# Das perfekte Model: Knappe Entscheidung für Anika Scheibe



## beachkini (23 März 2012)

​
“Das perfekte Model” ist gefunden: In einer knappen Entscheidung konnte Anika Scheibe das Rennen für sich entscheiden. Letztlich hatten es die Zuschauer in der Hand und sicherten mit ihren Stimmen den Sieg für Anika. Denn im Finale war sie nach der Wertung durch die Gastjuroren punktgleich mit Kandidatin Johanna Gerber. Doch *mit 27 zu 25,3 Prozent der Zuschauerstimmen wurde Anika schließlich “das perfekte Model”.* Sie erhält jetzt einen exklusiven Modelvertrag, wird das neue Werbegesicht von Garnier und wird in der Juni-Ausgabe des “Glamour”-Magazins in einer Beauty-Strecke zu sehen sein.

Bereits mit 14 Jahren hat Anika angefangen zu modeln. Sie hatte also schon jede Menge Erfahrung, als sie sich für die Vox-Castingshow bewarb. Doch nachdem sie sich die Haare abgeschnitten hatte, wollte sie sehen, wie sie nach der Typveränderung ankommt und was sie von den Topmodels Eva Padberg und Karolina Kurkova noch lernen kann.

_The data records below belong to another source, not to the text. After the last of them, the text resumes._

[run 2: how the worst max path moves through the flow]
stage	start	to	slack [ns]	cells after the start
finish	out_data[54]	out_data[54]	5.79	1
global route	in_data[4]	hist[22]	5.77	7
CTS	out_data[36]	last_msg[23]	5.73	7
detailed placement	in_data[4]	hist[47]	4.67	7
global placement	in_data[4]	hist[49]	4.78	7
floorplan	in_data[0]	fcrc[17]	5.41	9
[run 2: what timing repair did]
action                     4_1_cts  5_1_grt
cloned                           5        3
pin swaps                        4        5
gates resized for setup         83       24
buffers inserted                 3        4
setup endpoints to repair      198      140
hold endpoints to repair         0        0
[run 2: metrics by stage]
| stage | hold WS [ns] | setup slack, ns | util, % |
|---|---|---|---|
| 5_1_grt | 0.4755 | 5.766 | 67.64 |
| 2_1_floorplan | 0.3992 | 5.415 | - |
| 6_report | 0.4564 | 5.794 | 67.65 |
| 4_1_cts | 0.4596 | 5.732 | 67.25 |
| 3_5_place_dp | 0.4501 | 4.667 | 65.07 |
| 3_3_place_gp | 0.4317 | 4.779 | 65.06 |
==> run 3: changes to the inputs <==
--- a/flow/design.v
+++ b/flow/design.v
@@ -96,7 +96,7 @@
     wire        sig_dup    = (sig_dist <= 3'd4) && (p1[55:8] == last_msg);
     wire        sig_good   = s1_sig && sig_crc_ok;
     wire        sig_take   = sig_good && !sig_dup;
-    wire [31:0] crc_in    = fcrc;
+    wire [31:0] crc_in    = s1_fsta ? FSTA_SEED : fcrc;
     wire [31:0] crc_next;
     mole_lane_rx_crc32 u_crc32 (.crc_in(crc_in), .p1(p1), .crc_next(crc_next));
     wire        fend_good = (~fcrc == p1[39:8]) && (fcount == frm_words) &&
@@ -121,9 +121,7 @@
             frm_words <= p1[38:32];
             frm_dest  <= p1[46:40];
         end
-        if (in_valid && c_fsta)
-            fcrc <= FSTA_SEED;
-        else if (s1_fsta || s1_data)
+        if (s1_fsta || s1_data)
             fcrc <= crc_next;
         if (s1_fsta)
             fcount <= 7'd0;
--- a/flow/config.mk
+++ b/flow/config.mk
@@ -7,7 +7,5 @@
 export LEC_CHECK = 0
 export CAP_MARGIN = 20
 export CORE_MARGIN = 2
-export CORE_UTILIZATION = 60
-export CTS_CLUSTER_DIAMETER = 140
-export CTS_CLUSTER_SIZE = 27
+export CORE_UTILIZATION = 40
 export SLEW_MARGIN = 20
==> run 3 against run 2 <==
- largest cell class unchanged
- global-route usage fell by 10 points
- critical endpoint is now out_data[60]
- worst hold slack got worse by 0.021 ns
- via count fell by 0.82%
What follows belongs to an exercise in optimizing a design on an open flow for small area, a short achievable clock period and few clock cycles per item; a production flow would make more cautious choices.
Only simulation tests tie the RTL to the original design; equivalence was not proved.

==> flow/design.v <==
module sha256_k (
    input  wire [5:0]  t,
    output wire [31:0] k
);
    localparam [2047:0] TABLE = {
        32'h71374491,
        32'ha6fb9796,
        32'h307b5f59,
        32'hbef9a3f7,
        32'ha4506ceb,
        32'h90befffa,
        32'h8cc70208,
        32'h84c87814,
        32'h78a5636f,
        32'h748f82ee,
        32'h682e6ff3,
        32'h5b9cca4f,
        32'h4ed8aa4a,
        32'h391c0cb3,
        32'h34b0bcb5,
        32'h2748774c,
        32'h1e376c08,
        32'h19a4c116,
        32'h106aa070,
        32'hf40e3585,
        32'hd6990624,
        32'hd192e819,
        32'hc76c51a3,
        32'hc24b8b70,
        32'ha81a664b,
        32'ha2bfe8a1,
        32'h92722c85,
        32'h81c2c92e,
        32'h766a0abb,
        32'h650a7354,
        32'h53380d13,
        32'h4d2c6dfc,
        32'h2e1b2138,
        32'h27b70a85,
        32'h14292967,
        32'h06ca6351,
        32'hd5a79147,
        32'hc6e00bf3,
        32'hbf597fc7,
        32'hb00327c8,
        32'ha831c66d,
        32'h983e5152,
        32'h76f988da,
        32'h5cb0a9dc,
        32'h4a7484aa,
        32'h2de92c6f,
        32'h240ca1cc,
        32'h0fc19dc6,
        32'hefbe4786,
        32'he49b69c1,
        32'hc19bf174,
        32'h9bdc06a7,
        32'h80deb1fe,
        32'h72be5d74,
        32'h550c7dc3,
        32'h243185be,
        32'h12835b01,
        32'hd807aa98,
        32'hab1c5ed5,
        32'h923f82a4,
        32'h59f111f1,
        32'h3956c25b,
        32'he9b5dba5,
        32'hb5c0fbcf
    };
    assign k = TABLE[32*t +: 32];
endmodule
module kh64_hash (
    input  wire         clk,
    input  wire         rst,
    input  wire         in_valid,
    output wire         in_ready,
    input  wire [127:0] in_key,
    output reg          out_valid,
    output wire [63:0]  out_kh
);
    localparam [31:0] IV0 = 32'h6a09e667, IV1 = 32'hbb67ae85,
                      IV2 = 32'h3c6ef372,
                      IV4 = 32'h510e527f, IV5 = 32'h9b05688c,
                      IV6 = 32'h1f83d9ab,
                      D0  = 32'h9cbf5a55;   
    reg  [5:0]  t;
    reg         load;       
    reg         last;       
    reg         first;      
    reg         first_s;    
    reg         first_m;    
    reg         busy;       
    reg         pend;       
    reg  [31:0] a, b, c, d, e, f, g;
    reg  [31:0] p;          
    reg  [31:0] w [0:15];   
    assign in_ready = load;
    wire accept = in_valid && load;
    assign out_kh = {b[7:0], b[15:8], b[23:16], b[31:24],
                     a[7:0], a[15:8], a[23:16], a[31:24]};
    wire [31:0] bsig1 = {e[5:0], e[31:6]} ^ {e[10:0], e[31:11]} ^ {e[24:0], e[31:25]};
    wire [31:0] bsig0 = {a[1:0], a[31:2]} ^ {a[12:0], a[31:13]} ^ {a[21:0], a[31:22]};
    wire [31:0] ch    = (e & f) ^ (~e & g);
    wire [31:0] maj   = (a & b) ^ (a & c) ^ (b & c);
    wire [31:0] s0m   = first_s ? 32'd0 : bsig0;
    wire [31:0] mjm   = first_m ? 32'd0 : maj;
    wire [31:0] u_s = p ^ ch ^ bsig1;
    wire [31:0] u_c = ((p & ch) | (p & bsig1) | (ch & bsig1)) << 1;
    wire [31:0] x2s = u_s ^ u_c ^ s0m;
    wire [31:0] x2c = ((u_s & u_c) | (u_s & s0m) | (u_c & s0m)) << 1;
    wire [31:0] x3s = x2s ^ x2c ^ mjm;
    wire [31:0] x3c = ((x2s & x2c) | (x2s & mjm) | (x2c & mjm)) << 1;
    wire [31:0] a_new = x3s + x3c;
    wire [31:0] y2s = u_s ^ u_c ^ d;
    wire [31:0] y2c = ((u_s & u_c) | (u_s & d) | (u_c & d)) << 1;
    wire [31:0] e_new = y2s + y2c;
    wire [31:0] k_rom;
    reg  [31:0] k_n;        
    sha256_k u_k (.t(t), .k(k_rom));
    wire [31:0] h_n = last ? 32'd0 : g;       
    wire [31:0] w_n = w[1];
    wire [31:0] z1s = h_n ^ k_n ^ w_n;
    wire [31:0] z1c = ((h_n & k_n) | (h_n & w_n) | (k_n & w_n)) << 1;
    wire [31:0] p_new = z1s + z1c;
    wire [31:0] w1  = w[1];
    wire [31:0] w14 = w[14];
    wire [31:0] ssig0 = {w1[6:0], w1[31:7]} ^ {w1[17:0], w1[31:18]} ^ {3'b000, w1[31:3]};
    wire [31:0] ssig1 = {w14[16:0], w14[31:17]} ^ {w14[18:0], w14[31:19]} ^ {10'd0, w14[31:10]};
    wire [31:0] s1s = ssig1 ^ w[9] ^ ssig0;
    wire [31:0] s1c = ((ssig1 & w[9]) | (ssig1 & ssig0) | (w[9] & ssig0)) << 1;
    wire [31:0] s2s = s1s ^ s1c ^ w[0];
    wire [31:0] s2c = ((s1s & s1c) | (s1s & w[0]) | (s1c & w[0])) << 1;
    wire [31:0] w_sched = s2s + s2c;
    wire sched_on = ~(t[5] & t[4]);
    wire [31:0] w_tail = (sched_on ? w_sched : 32'd0)
                       | {(t == 6'd52), 31'd0}
                       | {24'd0, last, 7'd0};
    wire [127:0] key_in = load ? in_key : 128'd0;
    integer i;
    always @(posedge clk) begin
        w[0] <= w[1];
        w[1] <= w[2] | {key_in[7:0],    key_in[15:8],    key_in[23:16],  key_in[31:24]};
        w[2] <= w[3] | {key_in[39:32],  key_in[47:40],   key_in[55:48],  key_in[63:56]};
        w[3] <= w[4] | {key_in[71:64],  key_in[79:72],   key_in[87:80],  key_in[95:88]};
        w[4] <= w[5] | {key_in[103:96], key_in[111:104], key_in[119:112], key_in[127:120]};
        for (i = 5; i < 15; i = i + 1)
            w[i] <= w[i+1];
        w[15] <= w_tail;
        p <= p_new;
        k_n <= k_rom;
        first_m <= last;    
        a <= a_new;
        b <= last ? IV1 + a : (first ? IV0 : a);
        c <= first ? IV1 : b;
        d <= last ? D0 : (first ? IV2 : c);
        e <= last ? IV4 : e_new;
        f <= last ? IV5 : e;
        g <= last ? IV6 : f;
        if (rst) begin
            t         <= 6'd48;
            load      <= 1'b0;
            last      <= 1'b0;
            first     <= 1'b0;
            first_s   <= 1'b0;
            busy      <= 1'b0;
            pend      <= 1'b0;
            out_valid <= 1'b0;
        end else begin
            t         <= t + 6'd1;
            load      <= (t == 6'd61);
            last      <= load;
            first     <= last;
            first_s   <= (t == 6'd63);
            out_valid <= last & busy;
            if (load) pend <= accept;
            if (last) busy <= pend;
        end
    end
endmodule
Source: an optimization exercise on an open RTL-to-GDS flow (aim: small area, a short achievable clock period and few clock cycles per item). Production flows keep margins and buffers that such runs may drop. RTL that was checked went through simulation tests only; none was proved equivalent to the original.

run a:
Design sr_convert, start of the top module:
module sr_convert (
    input  wire        clk,
    input  wire        rst,
    input  wire        in_valid,
    output wire        in_ready,
    input  wire [31:0] in_value,
    input  wire [1:0]  in_fmt,       
    input  wire        in_rnd,       
    input  wire        in_sat,
    input  wire [63:0] in_seed,
    input  wire [63:0] in_step,
    input  wire [31:0] in_tensor,
    input  wire [7:0]  in_tag,
    input  wire [47:0] in_coord,
    output reg         out_valid,
    input  wire        out_ready,
    output reg  [15:0] out_code,
    output reg  [2:0]  out_flags     
);
    localparam [63:0] GOLDEN = 64'h9E3779B97F4A7C15;
    localparam [3:0] M_F  = 4'd0;    
    localparam [3:0] M_R1 = 4'd1;    
    localparam [3:0] M_W1 = 4'd2;
    localparam [3:0] M_P2 = 4'd3;
    localparam [3:0] M_R2 = 4'd4;    
    localparam [3:0] M_W2 = 4'd5;
    localparam [3:0] M_P3 = 4'd6;
    localparam [3:0] M_R3 = 4'd7;    
    localparam [3:0] M_W3 = 4'd8;
    localparam [1:0] T_NONE = 2'd0;
    localparam [1:0] T_ITEM = 2'd1;
    localparam [1:0] T_H2   = 2'd2;
    localparam [1:0] T_H3   = 2'd3;
    function [63:0] xs30(input [63:0] v);
        xs30 = v ^ (v >> 30);
    endfunction
    reg [63:0] k_seed, k_step;
    reg [39:0] k_tt;                 
    reg [63:0] h2, h3a;
    reg        v2, v3;               
    reg        r0_valid;
    reg [31:0] r0_value;
    reg [1:0]  r0_fmt;
    reg        r0_rnd, r0_sat;
    reg [47:0] r0_acoord;            
    reg        r0_eq2, r0_eq3;       
    reg        r0_fix;               
    reg        rdy;
    reg [3:0]  mode;
    reg        sel_f;
    reg [1:0]  r1_tag;
    reg [63:0] r1_b;
    reg [31:0] r1_value;
    reg [1:0]  r1_fmt;
    reg        r1_rnd, r1_sat;
    reg        r2_item;
    reg [15:0] r2_r;
    reg [31:0] r2_value;
    reg [1:0]  r2_fmt;
    reg        r2_rnd, r2_sat;
    reg [18:0] ob0, ob1, ob2;        
    reg [1:0]  ocnt, ord, owr;
    assign in_ready = rdy;
    wire V2 = r0_fix | (v2 & r0_eq2);
    wire V3 = r0_fix | (v3 & r0_eq3);
    wire miss = r0_rnd & ~V3;
    wire r1_item = (r1_tag == T_ITEM);
  ...
Settings: LEC_CHECK=0, CAP_MARGIN=20, CORE_MARGIN=2, CORE_UTILIZATION=40, SLEW_MARGIN=20; clock period 25.0 ns.
standard.sh (not shown) runs the stock make flow with config.mk's settings and CLKGATE_MAP_FILE= SYNTH_SCRIPT=/design/flow/synth_recipe.tcl, a recipe that flattens the netlist after the stock synthesis.
==> flow/flow/run.sh <==
#!/bin/bash
# Layout flow: the standard flow (standard.sh) in two parts.
#  1. The standard synthesis, unchanged.
#  2. fa_invert.py: removes the inverters that Yosys's adder extraction leaves
#     around full adder cells, using FA(~a, ~b, ~c) = ~FA(a, b, c); registers
#     and all other cells stay as they are.
#  3. The rest of the standard flow, with timing repair asked to leave
#     SETUP_MARGIN ns (flow/setup_margin) of setup slack at the design's own
#     clock period, so that the layout is optimised for the period it reaches
#     rather than only for the period it is checked at. The constraints
#     (constraint.sdc) are not changed.
# Each tool's full output stays in orfs/logs/; each step's output also goes to
# a log file of its own here.
set -euo pipefail
W=$(pwd)
MARGIN=$(cat flow/setup_margin)
RES="$W/orfs/results/$FLOW_PLATFORM/sr_convert/base"
bash standard.sh SETUP_SLACK_MARGIN="$MARGIN" "$RES/1_2_yosys.v" > synth.log 2>&1
cp "$RES/1_2_yosys.v" "$W/1_2_yosys_standard.v"
python3 flow/fa_invert.py "$RES/1_2_yosys.v" > fa_invert.log 2>&1
bash standard.sh SETUP_SLACK_MARGIN="$MARGIN" finish > flow.log 2>&1
Other scripts of this flow, unchanged in this note and not shown: flow/flow/fa_invert.py, flow/flow/setup_margin
### run a -> run b
--- a/flow/design.v
+++ b/flow/design.v
@@ -5252,20 +5252,21 @@
     reg        r0_valid;
     reg [31:0] r0_value;
     reg [1:0]  r0_fmt;
     reg        r0_rnd, r0_sat;
     reg [47:0] r0_acoord;            
     reg        r0_eq2, r0_eq3;       
     reg        r0_fix;               
     reg        rdy;
     reg [3:0]  mode;
     reg        sel_f;
+    reg [63:0] pa;                   
     reg [1:0]  r1_tag;
     reg [63:0] r1_b;
     reg [31:0] r1_value;
     reg [1:0]  r1_fmt;
     reg        r1_rnd, r1_sat;
     reg        r2_item;
     reg [15:0] r2_r;
     reg [31:0] r2_value;
     reg [1:0]  r2_fmt;
     reg        r2_rnd, r2_sat;
@@ -5331,23 +5332,28 @@
             v3       <= V3;
         end else if (mode == M_W3) begin
             r0_fix   <= 1'b1;
             v2       <= 1'b1;
             v3       <= 1'b1;
         end
     end
     always @(posedge clk) begin
         mode  <= mode_n;
         sel_f <= (mode_n == M_F);
+        case (mode_n)
+            M_R1:    pa <= xs30(k_seed ^ GOLDEN);
+            M_R2:    pa <= xs30(h2 ^ k_step);
+            default: pa <= xs30(h2 ^ {k_tt, 24'd0});
+        endcase
     end
-    wire [63:0] a  = h3a ^ {16'd0, r0_acoord & {48{sel_f}}};
-    wire [63:0] na = ~a;
+    wire [63:0] a  = sel_f ? (h3a ^ {16'd0, r0_acoord}) : pa;
+    wire [63:0] na = ~(sel_f ? (h3a ^ {16'd0, r0_acoord}) : pa);
     wire [63:0] b;
     sr_mul1 u_mul1 (.a(a), .na(na), .p(b));
     always @(posedge clk) begin
         if (rst)
             r1_tag <= T_NONE;
         else
             case (mode)
                 M_F:        r1_tag <= leave ? T_ITEM : T_NONE;
                 M_R1, M_R2: r1_tag <= T_H2;
                 M_R3:       r1_tag <= T_H3;
@@ -5359,28 +5365,21 @@
         r1_rnd   <= r0_rnd;
         r1_sat   <= r0_sat;
     end
     wire [63:0] c  = r1_b ^ (r1_b >> 27);
     wire [63:0] nc = ~(r1_b ^ (r1_b >> 27));
     wire [63:0] d;
     sr_mul2 u_mul2 (.a(c), .na(nc), .p(d));
     wire [63:0] y = d ^ (d >> 31);
     always @(posedge clk) begin
         if (r1_tag == T_H2) h2  <= y;
-        if (r1_tag == T_H3)
-            h3a <= xs30(y);
-        else if (mode_n == M_R1)
-            h3a <= xs30(k_seed ^ GOLDEN);
-        else if (mode_n == M_R2)
-            h3a <= xs30(h2 ^ k_step);
-        else if (mode_n == M_R3)
-            h3a <= xs30(h2 ^ {k_tt, 24'd0});
+        if (r1_tag == T_H3) h3a <= xs30(y);
         r2_item <= ~rst & r1_item;
         r2_r     <= y[15:0];
         r2_value <= r1_value;
         r2_fmt   <= r1_fmt;
         r2_rnd   <= r1_rnd;
         r2_sat   <= r1_sat;
     end
     wire [18:0] cv_lo, cv_hi;
     wire [15:0] cv_frac;
     fp_narrow u_conv (
[summary]
Global-route usage: run b and run a compared, lower one is run a
Compared with run a, in run b design area picked up an extra 3.6%, path length in cells of the critical path fell by 4.8%, detailed-route via count moved up, non-clock inverter count in the final layout decreased 36.
Cmp run b and run a / die span in y / lower: run a
Number of port buffers: run a vs run b identical
Diff run a -> run b: remaining max-slew budget at the tightest pin now larger, clock slew seen by the registers of the worst setup and hold paths barely changed, die area increased 1.3%, total number of clock tree sinks rose 64.
Run b against run a: non-clock buffer contribution to total cell area has increased, post-synthesis area per instance has increased.
Testbench counts of run b, summed over its fixed seeds: cycles 12,959, items 12,000.
Function not checked in run a: the RTL went through the layout flow alone.

* * *

== north ==
Another version of the RTL of sr_convert (not shown whole).
Size in the first run: roughly 5000 cells after synthesis, about 61000 µm² of cells after synthesis.
clock: 25.0 ns
lec_check: 0
cap_margin: 20
core_margin: 2
core_utilization: 55
cts_cluster_diameter: 100
cts_cluster_size: 20
slew_margin: 20
==> flow/flow/run.sh <==
#!/bin/bash
# Layout flow: the standard flow (standard.sh) in two parts.
#  1. The standard synthesis, unchanged.
#  2. fa_invert.py: removes the inverters that Yosys's adder extraction leaves
#     around full adder cells, using FA(~a, ~b, ~c) = ~FA(a, b, c); registers
#     and all other cells stay as they are.
#  3. The rest of the standard flow, with timing repair asked to leave
#     SETUP_MARGIN ns (flow/setup_margin) of setup slack at the design's own
#     clock period, so that the layout is optimised for the period it reaches
#     rather than only for the period it is checked at. The constraints
#     (constraint.sdc) are not changed. Every port still gets a buffer, as
#     in the standard flow, but a plain buf_1 (which repair may resize) in
#     place of the delay cell the resizer picks by default.
# Each tool's full output stays in orfs/logs/; each step's output also goes to
# a log file of its own here.
set -euo pipefail
W=$(pwd)
MARGIN=$(cat flow/setup_margin)
RES="$W/orfs/results/$FLOW_PLATFORM/sr_convert/base"
bash standard.sh SETUP_SLACK_MARGIN="$MARGIN" "$RES/1_2_yosys.v" > synth.log 2>&1
cp "$RES/1_2_yosys.v" "$W/1_2_yosys_standard.v"
python3 flow/fa_invert.py "$RES/1_2_yosys.v" > fa_invert.log 2>&1
bash standard.sh SETUP_SLACK_MARGIN="$MARGIN" \
    "BUFFER_PORTS_ARGS=-buffer_cell sky130_fd_sc_hd__buf_1" finish > flow.log 2>&1
Other scripts of this flow, unchanged in this note and not shown: flow/flow/fa_invert.py, flow/flow/setup_margin
north reached the final stage; the timing, design-rule and antenna checks on its layout passed.
## Diff of input files: south against north
--- a/flow/design.v
+++ b/flow/design.v
@@ -5278,27 +5278,27 @@
     wire r1_item = (r1_tag == T_ITEM);
     wire [2:0] occ = {2'b00, out_valid} + {1'b0, ocnt};
     wire space_ok = (occ + {2'b00, r1_item} + {2'b00, r2_item}) <= 3'd3;
     wire leave = r0_valid & (mode == M_F) & space_ok & ~miss;
     wire eq2_in = (in_seed == k_seed) & (in_step == k_step);
     wire eq3_in = eq2_in & ({in_tensor, in_tag} == k_tt);
+    wire V2_cap  = V2 & eq2_in;
     wire V3_cap  = V3 & eq3_in;
-    wire miss_tt = rdy & in_valid & in_rnd & V2 & ({in_tensor, in_tag} != k_tt);
+    wire miss_in = rdy & in_valid & in_rnd & ~V3_cap;
     reg [3:0] mode_n;
-    reg       r3_chk;            
     always @* begin
         case (mode)
-            M_F:     mode_n = miss_tt ? M_R3 :
+            M_F:     mode_n = miss_in ? (V2_cap ? M_R3 : M_R1) :
                               (r0_valid & miss) ? (V2 ? M_R3 : M_R1) : M_F;
             M_R1:    mode_n = M_W1;
             M_W1:    mode_n = M_P2;
             M_P2:    mode_n = M_R2;
             M_R2:    mode_n = M_W2;
             M_W2:    mode_n = M_P3;
             M_P3:    mode_n = M_R3;
-            M_R3:    mode_n = (r3_chk & ~V2) ? M_R1 : M_W3;
+            M_R3:    mode_n = M_W3;
             default: mode_n = M_F;
         endcase
         if (rst) mode_n = M_F;
     end
     wire r0_valid_n = ~rst & (rdy ? in_valid : r0_valid);
     wire r0_rnd_n   = rdy ? in_rnd : r0_rnd;
@@ -5337,28 +5337,27 @@
             r0_fix   <= 1'b1;
             v2       <= 1'b1;
             v3       <= 1'b1;
         end
     end
     always @(posedge clk) begin
-        mode   <= mode_n;
-        sel_f  <= (mode_n == M_F);
-        r3_chk <= (mode == M_F);
+        mode  <= mode_n;
+        sel_f <= (mode_n == M_F);
     end
     wire [63:0] a  = h3a ^ {16'd0, r0_acoord & {48{sel_f}}};
     wire [63:0] na = ~a;
     wire [63:0] b;
     sr_mul1 u_mul1 (.a(a), .na(na), .p(b));
     always @(posedge clk) begin
         if (rst)
             r1_tag <= T_NONE;
         else
             case (mode)
                 M_F:        r1_tag <= leave ? T_ITEM : T_NONE;
                 M_R1, M_R2: r1_tag <= T_H2;
-                M_R3:       r1_tag <= (r3_chk & ~V2) ? T_NONE : T_H3;
+                M_R3:       r1_tag <= T_H3;
                 default:    r1_tag <= T_NONE;
             endcase
         r1_b     <= b;
         r1_value <= r0_value;
         r1_fmt   <= r0_fmt;
         r1_rnd   <= r0_rnd;
@@ -5371,13 +5370,13 @@
     wire [63:0] y = d ^ (d >> 31);
     reg [63:0] hnext;
     always @* begin
         if (r1_tag == T_H3)
             hnext = y;
         else if (mode_n == M_R1)
-            hnext = k_seed ^ GOLDEN;
+            hnext = (rdy ? in_seed : k_seed) ^ GOLDEN;
         else if (mode_n == M_R2)
             hnext = h2 ^ k_step;
         else
             hnext = h2 ^ {(rdy ? {in_tensor, in_tag} : k_tt), 24'd0};
     end
     always @(posedge clk) begin
==> summary.txt <==
Every run (south and north) finished clean.
north was larger in final cell area than south.
[compare] base=north new=south: final-layout worst hold slack climbed 0.0035 ns.
In south, the detailed-routing wirelength on met1 came out 1.8% above the value in north.
Against north as the reference, south delivers a higher synthesized area.
Changes observed in south relative to north: global-route met1 utilization saw little to no change; cell count climbed 50; maximum frequency lower.
Testbench counts of south, summed over its fixed seeds: cycles 12,708, items 12,000.
The RTL of north was laid out without a check of its function.

* * *

== old ==
sr_convert with an RTL version that a note above also has.
Size: about 5,100 cells after synthesis, roughly 280 I/O pins, roughly 62,000 um^2 of cells after synthesis.
==> flow/config.mk <==
export PLATFORM = sky130hd
export DESIGN_NAME = sr_convert
export DESIGN_NICKNAME = sr_convert
export VERILOG_FILES = /design/flow/design.v
export SDC_FILE = /design/flow/constraint.sdc
export NUM_CORES = 4
export LEC_CHECK = 0
export CAP_MARGIN = 20
export CORE_MARGIN = 2
export CORE_UTILIZATION = 55
export CTS_CLUSTER_DIAMETER = 100
export CTS_CLUSTER_SIZE = 20
export SLEW_MARGIN = 20
==> flow/constraint.sdc <==
create_clock -name core_clock -period 25.0 [get_ports {clk}]
set_input_delay 5.0000 -clock core_clock [delete_from_list [all_inputs] [get_ports {clk}]]
set_output_delay 5.0000 -clock core_clock [all_outputs]
set_load 0.01 [all_outputs]
Scripts as last shown in full above: flow/flow/run.sh
Other scripts of this flow, unchanged in this note and not shown: flow/flow/fa_invert.py, flow/flow/setup_margin
old ran to completion and came out clean on the timing, design-rule and antenna checks.
Testbench counts of old, summed over its fixed seeds: cycles 12,708, items 12,000.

Die beiden Models coachten die Kandidatinnen für “das perfekte Model”, gaben ihnen Einblick in das Fashionbusiness und traten im Wettstreit gegeneinander an. Sowohl Eva als auch Karolina entschieden sich nach dem großen Casting für je 20 Mädchen, gingen mit ihnen auf Reisen und sortierten nach und nach die Kandidatinnen aus. Am Ende blieben vier Nachwuchsmodel übrig, die im Finale in vier Prüfungen gegeneinander antraten. Dank der Stimmen der Zuschauer entschied Anika Scheibe dann das Rennen für sich.

Abschließend muss man feststellen, dass “Das perfekte Model” nicht gerade ein Quotenrenner war. Auch die Tatsache, dass das Finale aufgezeichnet war, nahm der Entscheidung die Spannung. Ob Vox die Show wiederholen wird, ist noch nicht bekannt.
(prominent24.de)


----------



## Chamser81 (24 März 2012)

Was für ein hässlicher Vogel!


----------